If the filing person has previously filed a statement on Schedule 13G to report
the acquisition which is the subject of this Schedule 13D, and is filing this
schedule because of Rule 13d-1(b)(3) or (4), check the following box [ ]

                               Page 1 of 9 pages
<PAGE>   2
                                  SCHEDULE 13D

CUSIP NO. 961815107                                           PAGE 2 OF 9 PAGES

- --------------------------------------------------------------------------------

1   NAME OF REPORTING PERSON
    S.S. OR I.R.S. IDENTIFICATION NO. OF ABOVE PERSON

    Metro Networks, Inc.     76-0505148
- --------------------------------------------------------------------------------
2   CHECK THE APPROPRIATE BOX IF A MEMBER OF A GROUP
                                                                        (a) [ ]
                                                                        (b) [ ]
- --------------------------------------------------------------------------------
3   SEC USE ONLY


- --------------------------------------------------------------------------------
4   SOURCE OF FUNDS

    Not Applicable
- --------------------------------------------------------------------------------
5   CHECK BOX IF DISCLOSURE OF LEGAL PROCEEDINGS IS REQUIRED PURSUANT
    TO ITEMS 2(d) OR 2(e)                                                   [ ]
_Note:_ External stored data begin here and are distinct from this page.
==> design/flow/design.v <==
module inter(
  clk,
  rst_n,
  in_valid_1,
  in_valid_2,
  data_in_1,
  data_in_2,
  ready_slave1,
  ready_slave2,
  valid_slave1,
  valid_slave2,
  addr_out,
  value_out,
  handshake_slave1,
  handshake_slave2
);
input clk, rst_n, in_valid_1, in_valid_2;  
input [6:0] data_in_1, data_in_2;   
input ready_slave1, ready_slave2;  
output logic valid_slave1, valid_slave2;  
output logic [2:0] addr_out, value_out; 
output logic handshake_slave1, handshake_slave2;
parameter S_IDLE = 2'b00,
          S_master1 = 2'b01, 
          S_master2 = 2'b10,
          S_handshake = 2'b11;
logic [1:0] next_state;
logic [6:0] next_data1, next_data2;
logic [1:0] state;
logic [6:0] data1, data2;
logic in1, in2;
logic   next_in1, next_in2;
always_comb begin : comb_block
  if(in_valid_1) next_data1 = data_in_1;
  else next_data1 = data1;
  if(in_valid_2) next_data2 = data_in_2;
  else next_data2 = data2;
  casez(state)
    S_IDLE: begin
      if(in1) next_state = S_master1;
      else if(in2) next_state = S_master2;
      else next_state = S_IDLE;
      if(in_valid_1 || in_valid_2) begin
        next_in1 = in_valid_1;
        next_in2 = in_valid_2;
      end
      else begin
        next_in1 = in1;
        next_in2 = in2;
      end
      valid_slave1 = 0;
      valid_slave2 = 0;
      addr_out = 0;
      value_out = 0;
      handshake_slave1 = 0;
      handshake_slave2 = 0;
    end
    S_master1: begin  
      if(!data1[6]) begin
        if(valid_slave1 && ready_slave1) begin
          next_state = S_handshake;
        end
        else begin
          next_state = S_master1;
        end
      end
      else begin
        if(valid_slave2 && ready_slave2) begin
          next_state = S_handshake;
        end
        else begin
          next_state = S_master1;
        end
      end
      next_in1 = in1;
      next_in2 = in2;
      valid_slave1 = !data1[6];
      valid_slave2 = data1[6];
      addr_out = data1[5:3];
      value_out = data1[2:0];
      handshake_slave1 = 0;
      handshake_slave2 = 0;
    end
    S_master2: begin  
      if(!data2[6]) begin
        if(valid_slave1 && ready_slave1) begin
          next_state = S_handshake;
        end
        else begin
          next_state = S_master2;
        end
      end
      else begin
        if(valid_slave2 && ready_slave2) begin
          next_state = S_handshake;
        end
        else begin
          next_state = S_master2;
        end
      end
      next_in1 = in1;
      next_in2 = in2;
      valid_slave1 = !data2[6];
      valid_slave2 = data2[6];
      addr_out = data2[5:3];
      value_out = data2[2:0];
      handshake_slave1 = 0;
      handshake_slave2 = 0;
    end
    S_handshake: begin
      next_state = S_IDLE;
      casez({in1, in2})
        2'b01: begin
          next_in1 = 0;
          next_in2 = 0;
        end
        2'b10: begin
          next_in1 = 0;
          next_in2 = 0;
        end
        2'b11: begin
          next_in1 = 0;
          next_in2 = 1;
        end
        default: begin
          next_in1 = 1'bx;
          next_in2 = 1'bx;
        end
      endcase
      if(in1) begin  
        valid_slave1 = !data1[6];
        valid_slave2 = data1[6];
      end
      else if(in2) begin  
        valid_slave1 = !data2[6];
        valid_slave2 = data2[6];
      end
      else begin  
        valid_slave1 = 0;
        valid_slave2 = 0;
      end
      casez({in1, in2})
        2'b1?: begin
          addr_out = data1[5:3];
          value_out = data1[2:0];
        end
        2'b01: begin
          addr_out = data2[5:3];
          value_out = data2[2:0];
        end
        default: begin
          addr_out = 3'bx;
          value_out = 3'bx;
        end
      endcase
      casez({in1, in2})
        2'b01: begin
          handshake_slave1 = 0;
          handshake_slave2 = 1;
        end
        2'b10: begin
          handshake_slave1 = 1;
          handshake_slave2 = 0;
        end
        2'b11: begin
          handshake_slave1 = 1;
          handshake_slave2 = 0;
        end
        default: begin
          handshake_slave1 = 1'bx;
          handshake_slave2 = 1'bx;
        end
      endcase
    end
    default: begin
    end
  endcase
end
always_ff @(posedge clk, negedge rst_n) begin : seq_block
  if(!rst_n)begin
    state <= S_IDLE;
    data1 <= 0;
    data2 <= 0;
    in1 <= 0;
    in2 <= 0;
  end
  else begin
    state <= next_state;
    in1 <= next_in1;
    in2 <= next_in2;
    data1 <= next_data1;
    data2 <= next_data2;
  end
end
endmodule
- --------------------------------------------------------------------------------
6   CITIZENSHIP OR PLACE OF ORGANIZATION

    Delaware
- --------------------------------------------------------------------------------
                7   SOLE VOTING POWER
  NUMBER OF
   SHARES           None
BENEFICIALLY   -----------------------------------------------------------------
  OWNED BY      8   SHARED VOTING POWER
   EACH
 REPORTING          8,000,000(1)
  PERSON       -----------------------------------------------------------------
   WITH         9   SOLE DISPOSITIVE POWER

                    None
               -----------------------------------------------------------------
               10   SHARED DISPOSITIVE POWER

                    None
- --------------------------------------------------------------------------------
11   AGGREGATE AMOUNT BENEFICIALLY OWNED BY EACH REPORTING PERSON

     8,000,000(1)
- --------------------------------------------------------------------------------
12   CHECK BOX IF THE AGGREGATE AMOUNT IN ROW (11) EXCLUDES
     CERTAIN SHARES                                                         [ ]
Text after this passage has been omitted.